Nanotechnology and Materials: A Bottom-Up Approach to Devices
As miniaturization is spreading among all fields of technology, one key desired parameter is the control of nanoscale thin films of materials. Currently, most of the control processes are based on the use of physical deposition, which presents severe limitations due to the harsh conditions of temperature and pressure required.
In Zitoun's lab, the team is working to use wet chemistry deposition as an alternative to thin films. They are exploring two major approaches. The first consists of the colloidal synthesis of nanospheres and nanowires, which are spread on the substrate by wet coating. In the second approach, the molecular precursor is directly targeted to the substrate and reacts in situ.
Zitoun and his group synthesize reactive organometallic complexes and study the thermolysis, photolysis and chemical reduction of these complexes. The lab builds on Zitoun’s previous work, in which he demonstrated that designed reactive organometallic precursors could be decomposed to form metallic coatings.
This approach allows direct synthesis on the desired substrate, such as a metal or plastic, with the use of standard coating equipment and/or state of the art research equipment, such as Atomic Layer Deposition.

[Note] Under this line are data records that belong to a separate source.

File: src/hdl/dual_monod_cell_kinetics_core_defines.svh
// ----------------------------------------------------------------------------
// Assertion macros for the dual Monod kinetics core
// Expect clk and rst_n in scope at the point of use.
// ----------------------------------------------------------------------------
`ifndef DUAL_MONOD_CELL_KINETICS_CORE_DEFINES_SVH
`define DUAL_MONOD_CELL_KINETICS_CORE_DEFINES_SVH

// same-cycle implication
`define DMCK_ASSERT_IMP(lbl, cond, prop, msg) \
  lbl: assert property (@(posedge clk) disable iff (!rst_n) (cond) |-> (prop)) \
    else $error(msg);

// next-cycle implication
`define DMCK_ASSERT_NXT(lbl, cond, prop, msg) \
  lbl: assert property (@(posedge clk) disable iff (!rst_n) (cond) |=> (prop)) \
    else $error(msg);

`endif

File: src/hdl/dmck_div_cell.sv
`timescale 1ns / 1ps
// ----------------------------------------------------------------------------
// dmck_div_cell
// One restoring divide step: shifts in a dividend bit, trial subtracts,
// and passes remainder, quotient and side data to the next cell.
// ----------------------------------------------------------------------------
module dmck_div_cell #(
  parameter int DVW = 33,
  parameter int NB  = 25,
  parameter int SW  = 8
) (
  input  logic           clk,
  input  logic           rst_n,
  input  logic           en,
  input  logic           v_in,
  input  logic [DVW-1:0] rem_in,
  input  logic [NB-1:0]  sh_in,
  input  logic [DVW-1:0] dvs_in,
  input  logic [SW-1:0]  side_in,
  output logic           v_out,
  output logic [DVW-1:0] rem_out,
  output logic [NB-1:0]  sh_out,
  output logic [DVW-1:0] dvs_out,
  output logic [SW-1:0]  side_out
);

  logic [DVW:0]   trial;
  logic [DVW:0]   diff;
  logic           take;
  logic           v_r;
  logic [DVW-1:0] rem_r;
  logic [NB-1:0]  sh_r;
  logic [DVW-1:0] dvs_r;
  logic [SW-1:0]  side_r;

  assign trial = {rem_in, sh_in[NB-1]};
  assign take  = trial >= {1'b0, dvs_in};
  assign diff  = trial - {1'b0, dvs_in};

  always_ff @(posedge clk) begin
    if (!rst_n) begin
      v_r <= 1'b0;
    end else if (en) begin
      v_r <= v_in;
    end
  end

  // dividend bits leave at the top, quotient bits enter at the bottom
  always_ff @(posedge clk) begin
    if (en) begin
      rem_r  <= take ? diff[DVW-1:0] : trial[DVW-1:0];
      sh_r   <= {sh_in[NB-2:0], take};
      dvs_r  <= dvs_in;
      side_r <= side_in;
    end
  end

  assign v_out    = v_r;
  assign rem_out  = rem_r;
  assign sh_out   = sh_r;
  assign dvs_out  = dvs_r;
  assign side_out = side_r;

endmodule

The aim of the laboratory is to elaborate active and passive components for devices. The advantages in the syntheses described above are that they lead to "clean surface" nanoparticles and tailored interfaces.
Zitoun and his group work on the integration of these nano-building blocks on silicon, one of the most well-known and promising materials for energy conversion (solar cells) and energy storage (lithium-ion batteries). As silicon’s surface is free of contaminants, the nanoparticles can either be used directly, or after the grafting a functional molecule on the surface, leading to hybrid materials.
One project conducted in Zitoun’s lab aims at elaborating a conductive transparent window based on a thin film of metallic nanowires. The ability to tailor the interfaces between the nanowires by molecular grafting enables precise control of the conductivity of the film.
In another project, the group synthesizes silicon nanowires by chemical etching, and engineers them as anodes for lithium-ion batteries with a one order of magnitude increase of weight capacity as compared to standard graphite. An additional research topic addressed by the lab is related to tuning the permeability of ferromagnetic thin films by adapting the chemical reactivity of organometallic precursors.
Complex alloys are usually mandatory for soft and hard magnets, and in this respect, the lab is working on nickel/iron/cobalt based alloys grown at very low temperature, and their self-assembly as nanodots, nanowires and nanoplates.
Looking to the Future: Intelligent Self-assembly for Better Devices
Zitoun and his group continue to work on projects related to the self-assembly of functional materials on the nanometer scale. Their initial work on this area was conducted on transparent conductive windows, anodes from lithium-ion batteries, and magnetic thin films, and they are currently working on applying their ideas to lithium-ion batteries and photovoltaic inorganic thin films.
Zitoun and his team plan to continue working on projects related to alternative energy sources, which they believe is a cornerstone to a brighter future.